本产品基于非离子型去污剂（如Triton X-100或NP-40）的温和裂解作用，通过去污剂分子插入细胞膜脂双层，选择性破坏细胞膜结构完整性，释放胞浆蛋白及膜结合蛋白，同时由于不含SDS、脱氧胆酸钠等强离子型变性去污剂，能够最大程度保留蛋白的天然构象、生物学活性及蛋白-蛋白相互作用。

一、样本准备

细胞样本：弃去培养液，用预冷PBS洗涤细胞2次，尽量吸尽残留液体。

组织样本：剪取适量新鲜或冻存组织（约50-100 mg），用预冷PBS洗净血污，剪成细小碎片。

二、裂解液准备

将抽提试剂从-20°C取出，冰上解冻或室温解冻后置冰上备用，临用前添加蛋白酶抑制剂。

三、裂解操作

细胞样本：每1×10⁶个细胞加入150-250 μL抽提试剂，轻轻吹打混匀。

组织样本：每100 mg组织加入500-1000 μL抽提试剂，使用组织匀浆器或超声破碎仪（低温、低功率）充分匀浆。
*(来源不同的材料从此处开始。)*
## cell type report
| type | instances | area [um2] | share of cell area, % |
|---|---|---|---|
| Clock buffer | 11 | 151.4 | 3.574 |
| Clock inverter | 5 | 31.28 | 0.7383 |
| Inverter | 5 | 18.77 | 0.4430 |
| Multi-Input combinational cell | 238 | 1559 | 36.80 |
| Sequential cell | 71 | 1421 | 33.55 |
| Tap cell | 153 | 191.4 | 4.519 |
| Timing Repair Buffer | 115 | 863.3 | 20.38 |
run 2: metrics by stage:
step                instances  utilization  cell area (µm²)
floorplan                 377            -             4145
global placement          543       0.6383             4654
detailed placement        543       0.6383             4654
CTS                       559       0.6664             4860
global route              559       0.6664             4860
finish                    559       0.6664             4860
File: config.mk
export PLATFORM = sky130hd
export DESIGN_NAME = pll_clock_fanout_divider
export DESIGN_NICKNAME = d
export VERILOG_FILES = /design/src/rtl/pfd_pkg.sv /design/src/rtl/pll_clock_fanout_divider.sv /design/src/rtl/osc_tracker.sv
export VERILOG_INCLUDE_DIRS = /design/src /design/src/rtl
export SDC_FILE = /design/constraint.sdc
export NUM_CORES = 1
export LEC_CHECK = 0
export ABC_AREA = 1
export BUFFER_PORTS_ARGS = -buffer_cell sky130_fd_sc_hd__buf_2
export CORE_MARGIN = 1
export CORE_UTILIZATION = 50
export CTS_CLUSTER_DIAMETER = 40
export CTS_CLUSTER_SIZE = 40
export DETAILED_ROUTE_END_ITERATION = 6
export PLACE_DENSITY = 0.71
export SLEW_MARGIN = 0
export SYNTH_ARGS = -nofsm -noshare
export SYNTH_HDL_FRONTEND = slang
export SYNTH_SLANG_ARGS = --single-unit
File: constraint.sdc
create_clock -name I_CLOCK -period 7.7 [get_ports I_CLOCK]
set_input_delay 1.155 -clock I_CLOCK [delete_from_list [all_inputs] [get_ports I_CLOCK]]
set_output_delay 1.155 -clock I_CLOCK [all_outputs]
set_load 0.01 [all_outputs]
`src/inc/adcsq_pkg.sv`:
```
// constants and carriers of the sample sequencer control block
package adcsq_pkg;
  // register byte offsets
  localparam logic [11:0] OFF_RUN     = 12'h000;
  localparam logic [11:0] OFF_RAW     = 12'h004;
  localparam logic [11:0] OFF_GATE    = 12'h008;
  localparam logic [11:0] OFF_ISC     = 12'h00c;
  localparam logic [11:0] OFF_OVF     = 12'h010;
  localparam logic [11:0] OFF_TSEL    = 12'h014;
  localparam logic [11:0] OFF_UNF     = 12'h018;
  localparam logic [11:0] OFF_PRIO    = 12'h020;
  localparam logic [11:0] OFF_SWST    = 12'h028;
  localparam logic [11:0] OFF_AVG     = 12'h030;
  localparam logic [11:0] OFF_SEQ     = 12'h040;
  localparam logic [11:0] OFF_SEQ_END = 12'h0c0;
  // offsets inside one 32-byte sequencer block
  localparam logic [4:0]  SUB_SRC     = 5'h00;
  localparam logic [4:0]  SUB_CTL     = 5'h04;
  localparam logic [4:0]  SUB_QUEUE   = 5'h08;
  localparam logic [4:0]  SUB_QSTAT   = 5'h0c;
  // reset values, masks and limits
  localparam logic [15:0] PRIO_RST    = 16'h3210;
  localparam logic [15:0] PRIO_MASK   = 16'h3333;
  localparam logic [2:0]  AVG_LOG_MAX = 3'h6;
  // control nibble fields
  localparam int          CTL_DIFF    = 0;
  localparam int          CTL_END     = 1;
  localparam int          CTL_IE      = 2;
  localparam int          CTL_TEMP    = 3;
  // queue status fields
  localparam int          QST_TAIL    = 0;
  localparam int          QST_HEAD    = 4;
  localparam int          QST_EMPTY   = 8;
  localparam int          QST_FULL    = 12;
  // trigger source codes
  localparam logic [3:0]  TRIG_SW     = 4'h0;
  localparam logic [3:0]  TRIG_EXT    = 4'h4;
  localparam logic [3:0]  TRIG_ALWAYS = 4'hf;
  // steps per sequencer, equal to its queue depth
  localparam logic [3:0][3:0] SEQ_SIZE = {4'h1, 4'h4, 4'h4, 4'h8};
  // converter clock derived from pclk
  localparam int          PCLK_KHZ    = 125000;
  localparam int          ADC_KHZ     = 16667;
  localparam int          ADC_DIV     = (PCLK_KHZ + ADC_KHZ - 1) / ADC_KHZ;
  localparam logic [2:0]  ADC_DIV_LAST = 3'(ADC_DIV - 1);

  typedef enum logic [1:0] {FSM_IDLE, FSM_START, FSM_WAIT} adcsq_fsm_t;

  typedef struct packed {
    logic        psel;
    logic        penable;
    logic        pwrite;
    logic [11:0] paddr;
    logic [31:0] pwdata;
  } adcsq_apb_req_t;

  typedef struct packed {
    logic [31:0] prdata;
    logic        pready;
    logic        pslverr;
  } adcsq_apb_rsp_t;

  typedef struct packed {
    logic       start;
    logic [2:0] pos;
    logic [2:0] neg;
    logic       diff;
    logic       temp;
  } adcsq_conv_req_t;

  typedef struct packed {
    logic       done;
    logic [9:0] result;
  } adcsq_conv_rsp_t;
endpackage : adcsq_pkg

```
`src/hw/adcsq_fifo.sv`:
```
// circular result queue of one sequencer
`timescale 1ns/1ps
`default_nettype none
module adcsq_fifo #(
  parameter int DEPTH = 8
) (
  // clock and reset
  input  wire logic       pclk,
  input  wire logic       presetn,
  // fill side
  input  wire logic       push,
  input  wire logic [9:0] push_data,
  // drain side
  input  wire logic       pop,
  output logic [9:0]      pop_data,
  // status
  output logic [3:0]      head,
  output logic [3:0]      tail,
  output logic            full,
  output logic            empty
);
  typedef struct packed {
    logic [DEPTH-1:0][9:0] mem;
    logic [3:0]            head;
    logic [3:0]            tail;
    logic [3:0]            cnt;
  } adcsq_fifo_st_t;

  adcsq_fifo_st_t s_q;
  adcsq_fifo_st_t s_d;

  function automatic logic [3:0] wrap(input logic [3:0] p);
    wrap = (p == 4'(DEPTH - 1)) ? 4'h0 : p + 4'h1;
  endfunction : wrap

  assign pop_data = s_q.mem[s_q.tail];
  assign head     = s_q.head;
  assign tail     = s_q.tail;
  assign full     = s_q.cnt == 4'(DEPTH);
  assign empty    = s_q.cnt == 4'h0;

  always_comb begin
    s_d = s_q;
    // a push into a full queue is dropped
    if (push && !full) begin
      s_d.mem[s_q.head] = push_data;
      s_d.head          = wrap(s_q.head);
    end
    if (pop && !empty) begin
      s_d.tail = wrap(s_q.tail);
    end
    s_d.cnt = s_q.cnt + 4'(push && !full) - 4'(pop && !empty);
  end

  always_ff @(posedge pclk or negedge presetn) begin
    if (!presetn) begin
      s_q <= '0;
    end else begin
      s_q <= s_d;
    end
  end
endmodule : adcsq_fifo
`default_nettype wire

```
`src/hw/adcsq_ctrl.sv`:
```
// sample sequencer control: register slave, trigger arbiter, step engine
`timescale 1ns/1ps
`default_nettype none
module adcsq_ctrl (
  // clock and reset
  input  wire logic                        pclk,
  input  wire logic                        presetn,
  // register bus
  input  wire adcsq_pkg::adcsq_apb_req_t   apb_i,
  output adcsq_pkg::adcsq_apb_rsp_t        apb_o,
  // external trigger lines
  input  wire logic [3:0]                  trig_i,
  // converter core
  output adcsq_pkg::adcsq_conv_req_t       conv_o,
  input  wire adcsq_pkg::adcsq_conv_rsp_t  conv_i,
  // interrupt
  output logic                             irq_o
);
  typedef struct packed {
    logic [3:0]                 sequencer_run_bits;
    logic [3:0]                 irq_gate;
    logic [3:0]                 raw_irq_bits;
    logic [3:0]                 ovf;
    logic [3:0]                 unf;
    logic [15:0]                trig_sel;
    logic [15:0]                prio;
    logic [2:0]                 avg_log;
    logic [3:0][31:0]           step_source_select;
    logic [3:0][31:0]           step_control;
    logic [3:0]                 pend;
    adcsq_pkg::adcsq_fsm_t      fsm;
    logic [1:0]                 seq;
    logic [2:0]                 step;
    logic [5:0]                 avg_cnt;
    logic [15:0]                acc;
    logic [2:0]                 div;
    logic [3:0]                 trig_m;
    logic [3:0]                 trig_s;
    logic [3:0]                 trig_p;
    adcsq_pkg::adcsq_apb_rsp_t  rsp;
    adcsq_pkg::adcsq_conv_req_t conv;
    logic                       irq;
  } adcsq_ctrl_st_t;

  adcsq_ctrl_st_t   s_q;
  adcsq_ctrl_st_t   s_d;
  logic [3:0][9:0]  f_data;
  logic [3:0][3:0]  f_head;
  logic [3:0][3:0]  f_tail;
  logic [3:0]       f_full;
  logic [3:0]       f_empty;
  logic [3:0]       f_push;
  logic [3:0]       f_pop;
  logic [9:0]       push_val;
  logic [3:0]       raw_set;
  logic [3:0]       nib_src;
  logic [3:0]       nib_ctl;
  logic             tick;
  logic             g_found;
  logic [1:0]       g_idx;
  logic             g_valid;
  logic             better;
  logic             avg_done;
  logic             step_last;
  logic             wr_isc;

  // lowest priority value wins, lower index breaks a tie
  function automatic logic [2:0] pick(input logic [3:0] cand, input logic [15:0] prio);
    logic [2:0] r;
    r = 3'h0;
    for (int lvl = 3; lvl >= 0; lvl--) begin
      for (int n = 3; n >= 0; n--) begin
        if (cand[n] && prio[4*n +: 2] == 2'(lvl)) begin
          r = {1'b1, 2'(n)};
        end
      end
    end
    pick = r;
  endfunction : pick

  for (genvar g = 0; g < 4; g++) begin : gen_queue
    adcsq_fifo #(
      .DEPTH(int'(adcsq_pkg::SEQ_SIZE[g]))
    ) u_queue (
      .pclk     (pclk),
      .presetn  (presetn),
      .push     (f_push[g]),
      .push_data(push_val),
      .pop      (f_pop[g]),
      .pop_data (f_data[g]),
      .head     (f_head[g]),
      .tail     (f_tail[g]),
      .full     (f_full[g]),
      .empty    (f_empty[g])
    );
  end

  always_comb begin
    logic        setup;
    logic        wr;
    logic        rd;
    logic [11:0] soff;
    logic        in_seq;
    logic [1:0]  sidx;
    logic [4:0]  sub;
    logic [3:0]  sw_go;
    logic [3:0]  ext_edge;
    logic [3:0]  new_trig;
    logic [3:0]  grant;
    logic [5:0]  avg_last;
    logic [15:0] acc_n;
    setup    = apb_i.psel && !apb_i.penable;
    wr       = apb_i.psel && apb_i.penable && s_q.rsp.pready && apb_i.pwrite;
    rd       = apb_i.psel && apb_i.penable && s_q.rsp.pready && !apb_i.pwrite;
    soff     = apb_i.paddr - adcsq_pkg::OFF_SEQ;
    in_seq   = apb_i.paddr >= adcsq_pkg::OFF_SEQ && apb_i.paddr < adcsq_pkg::OFF_SEQ_END;
    sidx     = soff[6:5];
    sub      = soff[4:0];
    sw_go    = (wr && apb_i.paddr == adcsq_pkg::OFF_SWST) ? apb_i.pwdata[3:0] : 4'h0;
    ext_edge = s_q.trig_s & ~s_q.trig_p;
    new_trig = 4'h0;
    grant    = 4'h0;
    avg_last = 6'((7'h1 << s_q.avg_log) - 7'h1);
    acc_n    = s_q.acc + 16'(conv_i.result);
    s_d      = s_q;
    f_pop    = 4'h0;
    f_push   = 4'h0;
    push_val = 10'h000;
    raw_set  = 4'h0;
    wr_isc   = wr && apb_i.paddr == adcsq_pkg::OFF_ISC;
    nib_src  = s_q.step_source_select[s_q.seq][{s_q.step, 2'b00} +: 4];
    nib_ctl  = s_q.step_control[s_q.seq][{s_q.step, 2'b00} +: 4];
    avg_done = s_q.avg_cnt == avg_last;
    step_last = nib_ctl[adcsq_pkg::CTL_END] ||
                (4'(s_q.step) + 4'h1 == adcsq_pkg::SEQ_SIZE[s_q.seq]);

    // converter rate strobe
    tick  = s_q.div == adcsq_pkg::ADC_DIV_LAST;
    s_d.div = tick ? 3'h0 : s_q.div + 3'h1;

    // register answer: ready in the first access cycle
    s_d.rsp.pready  = setup;
    s_d.rsp.pslverr = 1'b0;
    if (setup) begin
      s_d.rsp.prdata = 32'h0;
      case (apb_i.paddr)
        adcsq_pkg::OFF_RUN:  s_d.rsp.prdata = {28'h0, s_q.sequencer_run_bits};
        adcsq_pkg::OFF_RAW:  s_d.rsp.prdata = {28'h0, s_q.raw_irq_bits};
        adcsq_pkg::OFF_GATE: s_d.rsp.prdata = {28'h0, s_q.irq_gate};
        adcsq_pkg::OFF_ISC:  s_d.rsp.prdata = {28'h0, s_q.raw_irq_bits & s_q.irq_gate};
        adcsq_pkg::OFF_OVF:  s_d.rsp.prdata = {28'h0, s_q.ovf};
        adcsq_pkg::OFF_UNF:  s_d.rsp.prdata = {28'h0, s_q.unf};
        adcsq_pkg::OFF_TSEL: s_d.rsp.prdata = {16'h0, s_q.trig_sel};
        adcsq_pkg::OFF_PRIO: s_d.rsp.prdata = {16'h0, s_q.prio};
        adcsq_pkg::OFF_SWST: s_d.rsp.prdata = 32'h0;
        adcsq_pkg::OFF_AVG:  s_d.rsp.prdata = {29'h0, s_q.avg_log};
        default: begin
          if (in_seq) begin
            case (sub)
              adcsq_pkg::SUB_SRC:   s_d.rsp.prdata = s_q.step_source_select[sidx];
              adcsq_pkg::SUB_CTL:   s_d.rsp.prdata = s_q.step_control[sidx];
              adcsq_pkg::SUB_QUEUE: s_d.rsp.prdata = {22'h0, f_data[sidx]};
              adcsq_pkg::SUB_QSTAT: begin
                s_d.rsp.prdata = (32'(f_tail[sidx]) << adcsq_pkg::QST_TAIL) |
                                 (32'(f_head[sidx]) << adcsq_pkg::QST_HEAD) |
                                 (32'(f_empty[sidx]) << adcsq_pkg::QST_EMPTY) |
                                 (32'(f_full[sidx]) << adcsq_pkg::QST_FULL);
              end
              default: s_d.rsp.pslverr = 1'b1;
            endcase
          end else begin
            s_d.rsp.pslverr = 1'b1;
          end
        end
      endcase
    end

    // register writes at the access edge
    if (wr) begin
      case (apb_i.paddr)
        adcsq_pkg::OFF_RUN:  s_d.sequencer_run_bits = apb_i.pwdata[3:0];
        adcsq_pkg::OFF_GATE: s_d.irq_gate = apb_i.pwdata[3:0];
        adcsq_pkg::OFF_ISC:  s_d.raw_irq_bits = s_q.raw_irq_bits & ~apb_i.pwdata[3:0];
        adcsq_pkg::OFF_OVF:  s_d.ovf = s_q.ovf & ~apb_i.pwdata[3:0];
        adcsq_pkg::OFF_UNF:  s_d.unf = s_q.unf & ~apb_i.pwdata[3:0];
        adcsq_pkg::OFF_TSEL: s_d.trig_sel = apb_i.pwdata[15:0];
        adcsq_pkg::OFF_PRIO: s_d.prio = apb_i.pwdata[15:0] & adcsq_pkg::PRIO_MASK;
        adcsq_pkg::OFF_AVG: begin
          s_d.avg_log = (apb_i.pwdata[2:0] > adcsq_pkg::AVG_LOG_MAX) ?
                        adcsq_pkg::AVG_LOG_MAX : apb_i.pwdata[2:0];
        end
        default: begin
          if (in_seq && sub == adcsq_pkg::SUB_SRC) begin
            s_d.step_source_select[sidx] = apb_i.pwdata;
          end else if (in_seq && sub == adcsq_pkg::SUB_CTL) begin
            s_d.step_control[sidx] = apb_i.pwdata;
          end
        end
      endcase
    end

    // queue pop on a data read
    if (rd && in_seq && sub == adcsq_pkg::SUB_QUEUE) begin
      f_pop[sidx] = 1'b1;
      if (f_empty[sidx]) begin
        s_d.unf[sidx] = 1'b1;
      end
    end

    // trigger lines: two-stage sync, then edge
    s_d.trig_m = trig_i;
    s_d.trig_s = s_q.trig_m;
    s_d.trig_p = s_q.trig_s;
    for (int n = 0; n < 4; n++) begin
      case (s_q.trig_sel[4*n +: 4])
        adcsq_pkg::TRIG_SW:     new_trig[n] = sw_go[n];
        adcsq_pkg::TRIG_EXT:    new_trig[n] = ext_edge[n];
        adcsq_pkg::TRIG_ALWAYS: new_trig[n] = 1'b1;
        default:                new_trig[n] = 1'b0;
      endcase
    end

    // arbitration
    {g_found, g_idx} = pick(s_q.pend & s_q.sequencer_run_bits, s_q.prio);
    g_valid = s_q.fsm == adcsq_pkg::FSM_IDLE && tick && g_found;
    better  = 1'b0;
    for (int n = 0; n < 4; n++) begin
      if (s_q.pend[n] && s_q.sequencer_run_bits[n] &&
          s_q.prio[4*n +: 2] < s_q.prio[{g_idx, 2'b00} +: 2]) begin
        better = 1'b1;
      end
    end

    // step engine
    s_d.conv.start = 1'b0;
    case (s_q.fsm)
      adcsq_pkg::FSM_IDLE: begin
        if (g_valid) begin
          grant[g_idx] = 1'b1;
          s_d.seq      = g_idx;
          s_d.step     = 3'h0;
          s_d.avg_cnt  = 6'h00;
          s_d.acc      = 16'h0000;
          s_d.fsm      = adcsq_pkg::FSM_START;
        end
      end
      adcsq_pkg::FSM_START: begin
        if (tick) begin
          s_d.conv.start = 1'b1;
          s_d.conv.temp  = nib_ctl[adcsq_pkg::CTL_TEMP];
          s_d.conv.diff  = nib_ctl[adcsq_pkg::CTL_DIFF];
          if (nib_ctl[adcsq_pkg::CTL_DIFF]) begin
            s_d.conv.pos = {nib_src[1:0], 1'b0};
            s_d.conv.neg = {nib_src[1:0], 1'b1};
          end else begin
            s_d.conv.pos = nib_src[2:0];
            s_d.conv.neg = nib_src[2:0];
          end
          s_d.fsm = adcsq_pkg::FSM_WAIT;
        end
      end
      adcsq_pkg::FSM_WAIT: begin
        if (conv_i.done) begin
          s_d.acc     = acc_n;
          s_d.avg_cnt = s_q.avg_cnt + 6'h01;
          s_d.fsm     = adcsq_pkg::FSM_START;
          if (avg_done) begin
            push_val          = 10'(acc_n >> s_q.avg_log);
            f_push[s_q.seq]   = 1'b1;
            raw_set[s_q.seq]  = nib_ctl[adcsq_pkg::CTL_IE];
            if (f_full[s_q.seq]) begin
              s_d.ovf[s_q.seq] = 1'b1;
            end
            s_d.acc     = 16'h0000;
            s_d.avg_cnt = 6'h00;
            s_d.step    = s_q.step + 3'h1;
            if (step_last) begin
              s_d.fsm = adcsq_pkg::FSM_IDLE;
            end
          end
        end
      end
      default: s_d.fsm = adcsq_pkg::FSM_IDLE;
    endcase

    // new events win over clears
    s_d.pend         = ((s_q.pend & ~grant) | new_trig) & s_q.sequencer_run_bits;
    s_d.raw_irq_bits = s_d.raw_irq_bits | raw_set;
    s_d.irq          = |(s_d.raw_irq_bits & s_d.irq_gate);
  end

  always_ff @(posedge pclk or negedge presetn) begin
    if (!presetn) begin
      s_q      <= '0;
      s_q.prio <= adcsq_pkg::PRIO_RST;
    end else begin
      s_q <= s_d;
    end
  end

  assign apb_o  = s_q.rsp;
  assign conv_o = s_q.conv;
  assign irq_o  = s_q.irq;
endmodule : adcsq_ctrl
`default_nettype wire

```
4°C旋转或轻轻振荡裂解15-30分钟。

四、离心收集蛋白

将裂解产物转移至预冷离心管中，4°C、12,000-14,000 × g离心15-20分钟；离心后沉淀为细胞碎片及细胞核，上清为活性蛋白提取液；小心吸取上清，转移至新的预冷EP管中，避免触及沉淀。

五、定量与保存

使用BCA蛋白定量试剂盒（货号：BQK003）测定蛋白浓度（不建议使用Bradford法）。分装后置于-20°C或-80°C保存，避免反复冻融。